瞬き一つしなかった。けれど、確かに…消えたのだ。
そして彼女は再び現れる。
後ろから迫る矢を、彼を横に引き寄せて回避させる。
僅かに遅れて飛んできたもう一つの矢も、手元に集う水の塊を掴み、扇型に形成…それで以てピシャリ!と弾いてみせた。
鏡花「…旦那様。お怪我は、ありませんか?」
長い白髪は毛先が水色に変わり、全体的に輝きを増している。扇から手を離すとただの水塊に変わり、蒸発するように消えた。身に付けている装束もいつの間にやら、肩から胸元まで開けた、水の糸で織ったような水白銀の和装になっていた。
「…ああ、大丈夫だ」
鏡花は彼を振り返る…と同時に、周りの目も憚らず、彼を両腕で包み込んだ。
「き、きょうか…?」
鏡花「…自分を大切にして下さい。
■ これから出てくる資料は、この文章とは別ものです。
File: config.mk
export PLATFORM = sky130hd
export DESIGN_NAME = alu_ctrl_flat
export DESIGN_NICKNAME = d
export VERILOG_FILES = /design/src/rtl/alu_ctrl_if.sv /design/src/rtl/alu_ctrl.sv /design/src/flat_wrapper.sv
export SDC_FILE = /design/constraint.sdc
export NUM_CORES = 1
export LEC_CHECK = 0
export CAP_MARGIN = 30
export CORE_ASPECT_RATIO = 0.75
export CORE_MARGIN = 1.5
export CORE_UTILIZATION = 50
export CTS_CLUSTER_DIAMETER = 40
export CTS_CLUSTER_SIZE = 40
export DETAILED_ROUTE_END_ITERATION = 10
export PLACE_DENSITY = 0.8
export SYNTH_ARGS = -nofsm -noshare
export SYNTH_HDL_FRONTEND = slang
export SYNTH_SLANG_ARGS = --single-unit
File: constraint.sdc
create_clock -name clk -period 2.2 [get_ports clk]
set_input_delay 0.22 -clock clk [delete_from_list [all_inputs] [get_ports clk]]
set_output_delay 0.22 -clock clk [all_outputs]
set_load 0.1 [all_outputs]
<file path="src/rtl/uart_pkg.sv">
// Shared UART definitions: FSM state encoding, frame constants and the
// baud divisor helper used by both the transmitter and the receiver.
package uart_pkg;

   localparam int UART_DATA_W    = 8;
   localparam int UART_STOP_BITS = 1;

   typedef enum logic [1:0] {
      IDLE  = 2'd0,
      START = 2'd1,
      DATA  = 2'd2,
      STOP  = 2'd3
   } uart_state_e;

   // Clock cycles per bit, rounded to the nearest integer.
   function automatic int calc_baud_div(input int clk_freq, input int baud);
      return (clk_freq + baud / 2) / baud;
   endfunction

endpackage

</file>
<file path="src/rtl/uart_with_fifo_tx_if.sv">
// Host-side bus of the buffered UART transmitter: byte push, FIFO status
// and the serial line with its frame status.
interface uart_with_fifo_tx_if #(
   parameter int FIFO_AW = 4
) ();

   logic                               wr_en;
   logic [uart_pkg::UART_DATA_W-1:0]   din;
   logic                               full;
   logic                               almost_full;
   logic [FIFO_AW:0]                   data_count;
   logic                               overflow;
   logic                               tx_serial_data;
   logic                               tx_busy;
   logic                               tx_done;

   modport master (
      output wr_en, din,
      input  full, almost_full, data_count, overflow,
      input  tx_serial_data, tx_busy, tx_done
   );

   modport slave (
      input  wr_en, din,
      output full, almost_full, data_count, overflow,
      output tx_serial_data, tx_busy, tx_done
   );

endinterface

</file>
<file path="src/rtl/uart_sync_fifo.sv">
// Synchronous byte FIFO with registered occupancy flags. Head data is read
// combinationally so the consumer can load it on the same edge as the pop.
module uart_sync_fifo
   import uart_pkg::*;
#(
   parameter int FIFO_AW = 4
) (
   input  logic                   clk_in,
   input  logic                   rst,
   input  logic                   push_i,
   input  logic                   pop_i,
   input  logic [UART_DATA_W-1:0] din_i,
   output logic [UART_DATA_W-1:0] dout_o,
   output logic                   full_o,
   output logic                   almost_full_o,
   output logic [FIFO_AW:0]       count_o,
   output logic                   overflow_o
);

   localparam int               DEPTH   = 2 ** FIFO_AW;
   localparam logic [FIFO_AW:0] DEPTH_C = (FIFO_AW + 1)'(DEPTH);
   localparam logic [FIFO_AW:0] CNT_ONE = (FIFO_AW + 1)'(1);
   localparam logic [FIFO_AW-1:0] PTR_ONE = FIFO_AW'(1);

   logic [UART_DATA_W-1:0] mem_q [DEPTH];
   logic [FIFO_AW-1:0]     wr_ptr_q, rd_ptr_q;
   logic [FIFO_AW:0]       count_q, count_d;
   logic                   full_q, afull_q, ovf_q;
   logic                   wr_ok, rd_ok;

   // Writes qualify against the registered full flag; a push while full is dropped.
   assign wr_ok = push_i & ~full_q;
   assign rd_ok = pop_i & (count_q != '0);

   // Occupancy next state; push and pop together leave it unchanged.
   always_comb begin
      count_d = count_q;
      case ({wr_ok, rd_ok})
         2'b10:   count_d = count_q + CNT_ONE;
         2'b01:   count_d = count_q - CNT_ONE;
         default: count_d = count_q;
      endcase
   end

   // Pointers, occupancy and status flags, all registered.
   always_ff @(posedge clk_in or negedge rst) begin
      if (!rst) begin
         wr_ptr_q <= '0;
         rd_ptr_q <= '0;
         count_q  <= '0;
         full_q   <= 1'b0;
         afull_q  <= 1'b0;
         ovf_q    <= 1'b0;
      end else begin
         if (wr_ok) wr_ptr_q <= wr_ptr_q + PTR_ONE;
         if (rd_ok) rd_ptr_q <= rd_ptr_q + PTR_ONE;
         count_q <= count_d;
         full_q  <= (count_d == DEPTH_C);
         afull_q <= (count_d >= DEPTH_C - CNT_ONE);
         ovf_q   <= push_i & full_q;
      end
   end

   // Storage array; contents need no reset since the pointers gate visibility.
   always_ff @(posedge clk_in) begin
      if (wr_ok) mem_q[wr_ptr_q] <= din_i;
   end

   assign dout_o        = mem_q[rd_ptr_q];
   assign full_o        = full_q;
   assign almost_full_o = afull_q;
   assign count_o       = count_q;
   assign overflow_o    = ovf_q;

endmodule

</file>
<file path="src/rtl/uart_with_fifo_tx.sv">
// Buffered 8N1 UART transmitter. Queued bytes are popped by the frame FSM
// and shifted out LSB first; frames chain without an idle gap while the
// FIFO has data. The baud counter restarts with every frame.
module uart_with_fifo_tx
   import uart_pkg::*;
#(
   parameter int CLK_FREQ = 50_000_000,
   parameter int BAUD     = 115200,
   parameter int FIFO_AW  = 4
) (
   input  logic             clk_in,
   input  logic             rst,
   uart_with_fifo_tx_if.slave bus
);

   localparam int            BAUD_DIV = calc_baud_div(CLK_FREQ, BAUD);
   localparam int            CW       = $clog2(BAUD_DIV);
   localparam logic [CW-1:0] CNT_LAST = CW'(BAUD_DIV - 1);
   localparam logic [CW-1:0] CNT_ONE  = CW'(1);
   localparam int            BW       = $clog2(UART_DATA_W);
   localparam logic [BW-1:0] BIT_LAST = BW'(UART_DATA_W - 1);
   localparam logic [BW-1:0] BIT_ONE  = BW'(1);

   uart_state_e            state_q, state_d;
   logic [CW-1:0]          cnt_q, cnt_d;
   logic [BW-1:0]          bit_q, bit_d;
   logic [UART_DATA_W-1:0] sh_q, sh_d;
   logic [UART_DATA_W-1:0] fifo_dout;
   logic                   pop, done, line;
   logic                   has_data, baud_last;

   uart_sync_fifo #(.FIFO_AW(FIFO_AW)) u_fifo (
      .clk_in        (clk_in),
      .rst           (rst),
      .push_i        (bus.wr_en),
      .pop_i         (pop),
      .din_i         (bus.din),
      .dout_o        (fifo_dout),
      .full_o        (bus.full),
      .almost_full_o (bus.almost_full),
      .count_o       (bus.data_count),
      .overflow_o    (bus.overflow)
   );

   assign has_data  = (bus.data_count != '0);
   assign baud_last = (cnt_q == CNT_LAST);

   // Frame state, baud phase, bit index and shifter.
   always_ff @(posedge clk_in or negedge rst) begin
      if (!rst) begin
         state_q <= IDLE;
         cnt_q   <= '0;
         bit_q   <= '0;
         sh_q    <= '0;
      end else begin
         state_q <= state_d;
         cnt_q   <= cnt_d;
         bit_q   <= bit_d;
         sh_q    <= sh_d;
      end
   end

   // Frame sequencing and line drive; STOP reloads directly into START when data waits.
   always_comb begin
      state_d = state_q;
      cnt_d   = cnt_q;
      bit_d   = bit_q;
      sh_d    = sh_q;
      pop     = 1'b0;
      done    = 1'b0;
      line    = 1'b1;
      case (state_q)
         IDLE: begin
            if (has_data) begin
               pop     = 1'b1;
               sh_d    = fifo_dout;
               cnt_d   = '0;
               state_d = START;
            end
         end
         START: begin
            line = 1'b0;
            if (baud_last) begin
               cnt_d   = '0;
               bit_d   = '0;
               state_d = DATA;
            end else begin
               cnt_d = cnt_q + CNT_ONE;
            end
         end
         DATA: begin
            line = sh_q[0];
            if (baud_last) begin
               cnt_d = '0;
               sh_d  = {1'b0, sh_q[UART_DATA_W-1:1]};
               if (bit_q == BIT_LAST) state_d = STOP;
               else                   bit_d   = bit_q + BIT_ONE;
            end else begin
               cnt_d = cnt_q + CNT_ONE;
            end
         end
         STOP: begin
            line = 1'b1;
            if (baud_last) begin
               done  = 1'b1;
               cnt_d = '0;
               if (has_data) begin
                  pop     = 1'b1;
                  sh_d    = fifo_dout;
                  state_d = START;
               end else begin
                  state_d = IDLE;
               end
            end else begin
               cnt_d = cnt_q + CNT_ONE;
            end
         end
         default: state_d = IDLE;
      endcase
   end

   assign bus.tx_serial_data = line;
   assign bus.tx_busy        = (state_q != IDLE);
   assign bus.tx_done        = done;

endmodule
</file>
<file path="src/flat_wrapper.sv">
// flat-port wrapper written by rule: the top's interface ports become plain ports
module uart_with_fifo_tx_flat import uart_pkg::*;
#(
   parameter int CLK_FREQ = 50_000_000,
   parameter int BAUD     = 115200,
   parameter int FIFO_AW  = 4
)
  (clk_in, rst, bus_wr_en, bus_din, bus_full, bus_almost_full, bus_data_count, bus_overflow, bus_tx_serial_data, bus_tx_busy, bus_tx_done);
  uart_with_fifo_tx_if #(.FIFO_AW(FIFO_AW)) bus_i ();
  input  logic clk_in;
  input  logic rst;
  input wire logic [$bits(bus_i.wr_en)-1:0] bus_wr_en;
  input wire logic [$bits(bus_i.din)-1:0] bus_din;
  output wire logic [$bits(bus_i.full)-1:0] bus_full;
  output wire logic [$bits(bus_i.almost_full)-1:0] bus_almost_full;
  output wire logic [$bits(bus_i.data_count)-1:0] bus_data_count;
  output wire logic [$bits(bus_i.overflow)-1:0] bus_overflow;
  output wire logic [$bits(bus_i.tx_serial_data)-1:0] bus_tx_serial_data;
  output wire logic [$bits(bus_i.tx_busy)-1:0] bus_tx_busy;
  output wire logic [$bits(bus_i.tx_done)-1:0] bus_tx_done;
  assign bus_i.wr_en = bus_wr_en;
  assign bus_i.din = bus_din;
  assign bus_full = bus_i.full;
  assign bus_almost_full = bus_i.almost_full;
  assign bus_data_count = bus_i.data_count;
  assign bus_overflow = bus_i.overflow;
  assign bus_tx_serial_data = bus_i.tx_serial_data;
  assign bus_tx_busy = bus_i.tx_busy;
  assign bus_tx_done = bus_i.tx_done;
  uart_with_fifo_tx #(.CLK_FREQ(CLK_FREQ), .BAUD(BAUD), .FIFO_AW(FIFO_AW)) u_core (.clk_in(clk_in), .rst(rst), .bus(bus_i));
endmodule
</file>
<file path="config.mk">
export PLATFORM = sky130hd
export DESIGN_NAME = uart_with_fifo_tx_flat
export DESIGN_NICKNAME = d
export VERILOG_FILES = /design/src/rtl/uart_pkg.sv /design/src/rtl/uart_with_fifo_tx_if.sv /design/src/rtl/uart_sync_fifo.sv /design/src/rtl/uart_with_fifo_tx.sv /design/src/flat_wrapper.sv
export SDC_FILE = /design/constraint.sdc
export NUM_CORES = 1
export LEC_CHECK = 0
export BUFFER_PORTS_ARGS = -buffer_cell sky130_fd_sc_hd__buf_2
export CORE_MARGIN = 2
export CORE_UTILIZATION = 23
export DETAILED_ROUTE_END_ITERATION = 16
export GPL_TIMING_DRIVEN = 0
export PLACE_DENSITY = 0.33
export SLEW_MARGIN = 10
export SYNTH_ARGS = -nofsm -noshare
export SYNTH_HDL_FRONTEND = slang
export SYNTH_SLANG_ARGS = --single-unit
</file>
<file path="constraint.sdc">
create_clock -name clk_in -period 9 [get_ports clk_in]
set_input_delay 0.45 -clock clk_in [delete_from_list [all_inputs] [get_ports clk_in]]
set_output_delay 0.45 -clock clk_in [all_outputs]
set_load 0.1 [all_outputs]
</file>
==> flow_summary.toml, run 1 <==
[status]
status = "finished clean"

[yosys]
synth.area.top_cells = "edfxtp_1 54%, dfrtp_1 13%, mux2i_1 4.5%"
synth_top_area_share_pct = 54.31
yosys_warnings = 0
avgSynthCellArea_um2 = 15.97
synth_fp_nets = 474
synth_commonest_cells = "128 x edfxtp_1, 38 x dfrtp_1, 32 x mux2i_1, 19 x and2_1, 19 x ha_1"
synth_most_common_cell = "edfxtp_1"
syn_area_um2 = 7077
synth_edf_count = 128
yosysSeqAreaShare_pct = 67.75
netlist_instances = 443
synth-seq-cells = 166
synthArstFlopShare_pct = 22.89
synth_top_area_cell = "edfxtp_1"
ys_types = 45
synth_flop_cell = "edfxtp_1"

[setup_path]
crit_path_end = "u_core.u_fifo.almost_full_o$_DFF_PN0_"
worstPathRequired_ns = 9.33
critPathMaxFanout = 6
r2r_slack_ns = 5.65
r2r-end = "u_core.u_fifo.almost_full_o$_DFF_PN0_"
start_kind = "flop"
reg2reg_from = "u_core.u_fifo.count_o[0]$_DFF_PN0_"
crit_path_start = "u_core.u_fifo.count_o[0]$_DFF_PN0_"
endpoint_kind = "flop"
r2r_cells = 10
worst-endpoint-arrival_ns = 3.67
path_class = "flop to flop"

[floorplanning]
ios = 22
std_cell_rows = 64
die-width_um = 179.4
die_area_um2 = 32190
core_area_um2 = 30430
die_h_um = 179.4
initial_core_util_pct = 23.26

[timing]
worstMarginPinSlew_ns = 0.9198
finalClockSkew_ns = 0.01257
setup_viol = 0
relSlewSlack_pct = 38.68
maxSlewViolCount = 0
hold_viol = 0
period_share_pct = 37.20
grt_setup_unrepaired = "no"
tns_ns = 0
setup_slack_ns = 5.652
max_freq_ghz = 0.2987
min_period_ns = 3.348

[pwr]
vdd_drop_max_uv = 123.9
leakagePower_uw = 0.002950
power_density_nw_per_um2 = 244.0
p_total_uw = 2018

[layout]
register_area_um2 = 4795
fillCellCount = 3113
final_nets = 514
drive_gt1_share_pct = 15.93
multi_input_area_um2 = 2136
area_growth_syn_to_layout_pct = 16.87

[grt]
grt-ovfl-total = 0
grt_use_total_pct = 11.00
grt_antenna_before_repair = 0
grt_pass1_wl_um = 25720
grt_max_degree = 39
grt_pass1_vias = 4003

[detailed_routing]
routed_wl_um = 17260
drcViolationCount = 0
ant_nets = 0
dr.pass1.iters = 4
drt_iter0_drc = 215
drt-wirelength-per-cell_um = 19.32
vias = 3803
vias_per_cell = 4.259

[placed_design]
dp_hpwl_um = 11570
dp_slack_ns = 5.634
port_buffers = 21
gp_congestion = 0.7200

[run]
max-cap-violations = 0

[clocking]
numCtsBuffers = 17
clk_pin_slew_worst_paths_ns = 0.07
ctsResizeCount = 0
postCtsSetupRepairBufs = 0
clockBufferDepth = 2
clock_sinks = 166
cts_tree = "yes"
cts_hold_buf = 0
cts_max_level = 4
cts_root_buffer = "clkbuf_16"
clk_latency_ns = 0.44

[hold_path]
hp-class = "input pin to asynchronous set/reset pin"
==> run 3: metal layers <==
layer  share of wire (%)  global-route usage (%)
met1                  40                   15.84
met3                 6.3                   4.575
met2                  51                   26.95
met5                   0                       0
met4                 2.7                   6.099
`config.mk`:
```
export PLATFORM = sky130hd
export DESIGN_NAME = mem_arbiter
export DESIGN_NICKNAME = d
export VERILOG_FILES = /design/src/rtl/mem_arbiter.sv
export SDC_FILE = /design/constraint.sdc
export NUM_CORES = 1
export LEC_CHECK = 0
export CAP_MARGIN = 25
export CORE_ASPECT_RATIO = 0.5
export CORE_UTILIZATION = 44
export CTS_CLUSTER_SIZE = 30
export DETAILED_ROUTE_END_ITERATION = 8
export HOLD_SLACK_MARGIN = 0.03
export PLACE_DENSITY_LB_ADDON = 0.3
export SYNTH_ARGS = -nofsm -noshare
export SYNTH_HDL_FRONTEND = slang
export SYNTH_SLANG_ARGS = --single-unit
```
`constraint.sdc`:
```
create_clock -name clk -period 3.5 [get_ports clk]
set_input_delay 0.35 -clock clk [delete_from_list [all_inputs] [get_ports clk]]
set_output_delay 0.35 -clock clk [all_outputs]
set_load 0.01 [all_outputs]
```
`src/rtl/mem_arbiter.sv`:
```
// Shares the single ram between instruction fetch and load/store; read hit acks 2 cycles after request.
// Requests hold until a one-cycle ack; per-port stall is req & ~ack; accesses abort after TIMEOUT cycles.
module mem_arbiter #(
    parameter int TIMEOUT = 1023
) (
    input  logic        clk,
    input  logic        rst,
    input  logic        inst_req_i,
    input  logic [31:0] inst_addr_i,
    output logic        inst_ack_o,
    output logic [31:0] inst_data_o,
    input  logic        data_req_i,
    input  logic        data_we_i,
    input  logic [31:0] data_addr_i,
    input  logic [3:0]  data_sel_i,
    input  logic [31:0] data_wdata_i,
    output logic        data_ack_o,
    output logic [31:0] data_rdata_o,
    output logic        stall_if_o,
    output logic        stall_mem_o,
    output logic        err_o,
    output logic        busy_o,
    output logic        ram_ce_o,
    output logic        ram_we_o,
    output logic [31:0] ram_addr_o,
    output logic [3:0]  ram_sel_o,
    output logic [31:0] ram_data_o,
    input  logic [31:0] ram_data_i,
    input  logic        ram_hit1_i,
    input  logic        ram_hit2_i
);
    localparam int TW = $clog2(TIMEOUT + 1);

    typedef enum logic [1:0] {S_IDLE, S_ACCESS, S_RESP} state_t;

    state_t        r_state;
    logic          r_grant_data;
    logic          r_last_data;
    logic [TW-1:0] r_tcnt;
    logic          r_inst_ack;
    logic [31:0]   r_inst_data;
    logic          r_data_ack;
    logic [31:0]   r_data_rdata;
    logic          r_err;
    logic          r_busy;
    logic          r_ce;
    logic          r_we;
    logic [31:0]   r_addr;
    logic [3:0]    r_sel;
    logic [31:0]   r_wdata;

    logic          w_grant_data;
    logic          w_done;
    logic          w_timeout;
    logic [31:0]   w_rd_val;

    // On contention the port that did not win last time gets the ram.
    assign w_grant_data = data_req_i & (~inst_req_i | ~r_last_data);
    // Writes must wait for the slow path; hit1 only reflects a read hit.
    assign w_done       = r_we ? ram_hit2_i : (ram_hit1_i | ram_hit2_i);
    assign w_timeout    = (r_tcnt == TW'(TIMEOUT - 1));
    assign w_rd_val     = (w_done && !r_we) ? ram_data_i : 32'h0;

    always_ff @(posedge clk) begin
        if (rst) begin
            r_state      <= S_IDLE;
            r_grant_data <= 1'b0;
            r_last_data  <= 1'b0;
            r_tcnt       <= '0;
            r_inst_ack   <= 1'b0;
            r_inst_data  <= 32'h0;
            r_data_ack   <= 1'b0;
            r_data_rdata <= 32'h0;
            r_err        <= 1'b0;
            r_busy       <= 1'b0;
            r_ce         <= 1'b0;
            r_we         <= 1'b0;
            r_addr       <= 32'h0;
            r_sel        <= 4'h0;
            r_wdata      <= 32'h0;
        end else begin
            case (r_state)
                S_IDLE: begin
                    if (inst_req_i || data_req_i) begin
                        r_grant_data <= w_grant_data;
                        r_ce         <= 1'b1;
                        r_we         <= w_grant_data & data_we_i;
                        r_addr       <= w_grant_data ? data_addr_i : inst_addr_i;
                        r_sel        <= w_grant_data ? data_sel_i : 4'b1111;
                        r_wdata      <= w_grant_data ? data_wdata_i : 32'h0;
                        r_busy       <= 1'b1;
                        r_tcnt       <= '0;
                        r_state      <= S_ACCESS;
                    end
                end
                S_ACCESS: begin
                    r_tcnt <= r_tcnt + 1'b1;
                    // Completion takes priority over a coincident timeout.
                    if (w_done || w_timeout) begin
                        r_ce    <= 1'b0;
                        r_we    <= 1'b0;
                        r_err   <= ~w_done;
                        r_state <= S_RESP;
                        if (r_grant_data) begin
                            r_data_ack   <= 1'b1;
                            r_data_rdata <= w_rd_val;
                        end else begin
                            r_inst_ack  <= 1'b1;
                            r_inst_data <= w_rd_val;
                        end
                    end
                end
                S_RESP: begin
                    r_inst_ack   <= 1'b0;
                    r_inst_data  <= 32'h0;
                    r_data_ack   <= 1'b0;
                    r_data_rdata <= 32'h0;
                    r_err        <= 1'b0;
                    r_last_data  <= r_grant_data;
                    r_tcnt       <= '0;
                    r_busy       <= 1'b0;
                    r_state      <= S_IDLE;
                end
                default: r_state <= S_IDLE;
            endcase
        end
    end

    assign inst_ack_o   = r_inst_ack;
    assign inst_data_o  = r_inst_data;
    assign data_ack_o   = r_data_ack;
    assign data_rdata_o = r_data_rdata;
    assign err_o        = r_err;
    assign busy_o       = r_busy;
    assign ram_ce_o     = r_ce;
    assign ram_we_o     = r_we;
    assign ram_addr_o   = r_addr;
    assign ram_sel_o    = r_sel;
    assign ram_data_o   = r_wdata;
    assign stall_if_o   = inst_req_i & ~r_inst_ack;
    assign stall_mem_o  = data_req_i & ~r_data_ack;

endmodule

```
==> results.sh, run 1 <==
export IMPL_design_core_area_um2=12200
export IMPL_criticalPathCategory="reg2reg"
export IMPL_synthCells=555
export IMPL_post_synth_net_total=700
export IMPL_synth_edff_count=0
export IMPL_critical_path_startpoint="r_state[1]"
export IMPL_cts_hold_repair_buffers=0
export IMPL_die_h_um=82.3
export IMPL_first_pass_iters=4
export IMPL_worst_r2r_cell_count=6
export IMPL_final_min_period_over_clock_period_pct=65.5
export IMPL_mappedNetlistArea_um2=5670
export IMPL_final_setup_tns_ps=0
export IMPL_timing_critical_path_fanout_max=38
export IMPL_cts_tree="done"
export IMPL_grt_setup_unrepaired="false"
export IMPL_worst_setup_path_end_kind="flop"
export IMPL_slew_headroom_pct=53.1
export IMPL_synth_top_area_cells="sky130_fd_sc_hd__dfxtp_1 54%, sky130_fd_sc_hd__a22o_1 9.9%, sky130_fd_sc_hd__mux2i_1 6.2%, sky130_fd_sc_hd__nor2_1 5.7%, sky130_fd_sc_hd__a211oi_1 4.5%"
export IMPL_placementRows=28
export IMPL_initial_utilization_pct=46.5
export IMPL_clkPwrFrac_pct=35.4
export IMPL_cp_depth=6
export IMPL_clock_sinks=152
export IMPL_crit_chain="inv_1 -> ha_1 -> o21a_2 -> buf_4 -> nor2_1 -> a211oi_1"
export IMPL_power_switching_mw=1.52
export IMPL_power_per_cell_area_nw_per_um2=569
export IMPL_synth_avg_cell_area_um2=10.2
export IMPL_power_share_sequential_pct=39.4
export IMPL_detail_route_wirelength_um=16500
export IMPL_clock_fmax_mhz=436
export IMPL_post_route_cells_drive_above_1_share_pct=6.41
export IMPL_synthMostInstantiatedCell="sky130_fd_sc_hd__dfxtp_1"
export IMPL_synth_largest_type_area_fraction_pct=53.6
export IMPL_synth_yosys_seq_area_share_pct=53.6
export IMPL_ys_seq_elements=152
export IMPL_num_io_pins=279
export IMPL_max_cap_violations=0
export IMPL_internal_power_consumption_mw=3.69
export IMPL_drt_iter0_markers=339
export IMPL_detailroute_wirelength_met2_um=8010
export IMPL_critical_path_reg2reg_endpoint="ram_addr_o[9]"
export IMPL_grt_max_degree=61
export IMPL_nNetsFinal=959
export IMPL_synth_top_area_cell="sky130_fd_sc_hd__dfxtp_1"
export IMPL_reg2reg_from="r_state[1]"
export IMPL_setup_viol=0
export IMPL_element_type_at_the_critical_path_start="flop"
export IMPL_ys_top_cells_by_count="152 x sky130_fd_sc_hd__dfxtp_1, 86 x sky130_fd_sc_hd__nor2_1, 64 x sky130_fd_sc_hd__a22o_1"
export IMPL_critPathTopFamily="compound AO/OA/AOI/OAI gates"
export IMPL_area_of_the_die_um2=13400
export IMPL_clk_latency_ps=420
export IMPL_cts_path_max_buffers=2
export IMPL_global_route_overflow_total=0
export IMPL_cts_htree_levels=4
export IMPL_fillCellCount=839
export IMPL_highest_signal_layer="met4"
export IMPL_min_period_ps=2290
export IMPL_buffers_on_ports=278
export IMPL_async_flop_share_pct=0
export IMPL_critPathCapture="ram_addr_o[9]"
export IMPL_grt_first_pass_wirelength_um=25100
export IMPL_total_power_mw=5.21
export IMPL_areaGrowthSynthToFinish_pct=61.2
export IMPL_timing_critical_path_arrival_ps=2610
export IMPL_routed_via_count=5201
export IMPL_cts_repair_timing_setup_buffer_count=0
export IMPL_cts_root_buf="sky130_fd_sc_hd__clkbuf_16"
export IMPL_gp_congestion=0.768
export IMPL_insertedDiodeCount=0
export IMPL_run_status="finished, final reports clean"
export IMPL_netSwitchingFraction_pct=29.1
export IMPL_maxSlewViolCount=0
export IMPL_ys_flop_type="sky130_fd_sc_hd__dfxtp_1"
export IMPL_antenna_violations_before_repair=0
export IMPL_vias_in_the_first_global_route=4977
export IMPL_crit_slowest_cell="sky130_fd_sc_hd__o21a_2"
export IMPL_grtUsageTotal_pct=24.1
export IMPL_route_layer_met1_wl_um=7010
export IMPL_largest_voltage_drop_on_the_vdd_net_mv=0.367
export IMPL_reg2reg_setup_slack_ps=1210
export IMPL_tightestPinTransition_ps=703
export IMPL_post_drt_via_cell_ratio=5.24
export IMPL_detailed_place_hpwl_um=11600
export IMPL_hold_violation_total_from_the_final_report=0
export IMPL_chipWidth_um=163
export IMPL_combinational_power_share_pct=25.2
export IMPL_final_antenna_violating_net_count=0
export IMPL_worst_setup_hold_path_clk_slew_ps=60
export IMPL_cp_slowest_stage_delay_ps=680
export IMPL_power_static_leakage_nw=3.51
export IMPL_drc=0
export IMPL_wl_met3_um=1150
export IMPL_wl_per_cell_um=16.7
export IMPL_timing_hold_worst_class="in2reg"
export IMPL_ys_warn_count=0
export IMPL_netlist_cell_type_count=44
export IMPL_tritoncts_num_buffers=17
export IMPL_cp_data_required_time_ps=3820
export IMPL_finalClockSkew_ps=9.87
export IMPL_cp_num_buf_inv=2
export IMPL_count_of_instances_resized_after_the_clock_tree_is_built=0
…貴方が言ってくださった言葉です」
「……すまない」
表情は見えずとも、彼女の震えた声が、強い締め付けが、彼女の想いを伝わせる。
鏡花「……許しません」
「……どうすれば、許してくれる?」
鏡花「……ーー」
小さな、本当に小さな声で伝えられた願い。顔が見えずとも、赤くなっている耳が、彼女の表情を教えてくれる。
恐る恐る、彼女の背に腕を回す。
されるがままだった抱擁を、彼も返す。
最後かもしれないから…そんな諦めから来るものではない、心からの、「したいから」した抱擁。彼女の匂いが、感触が、鼓動が…最上の安心をくれた。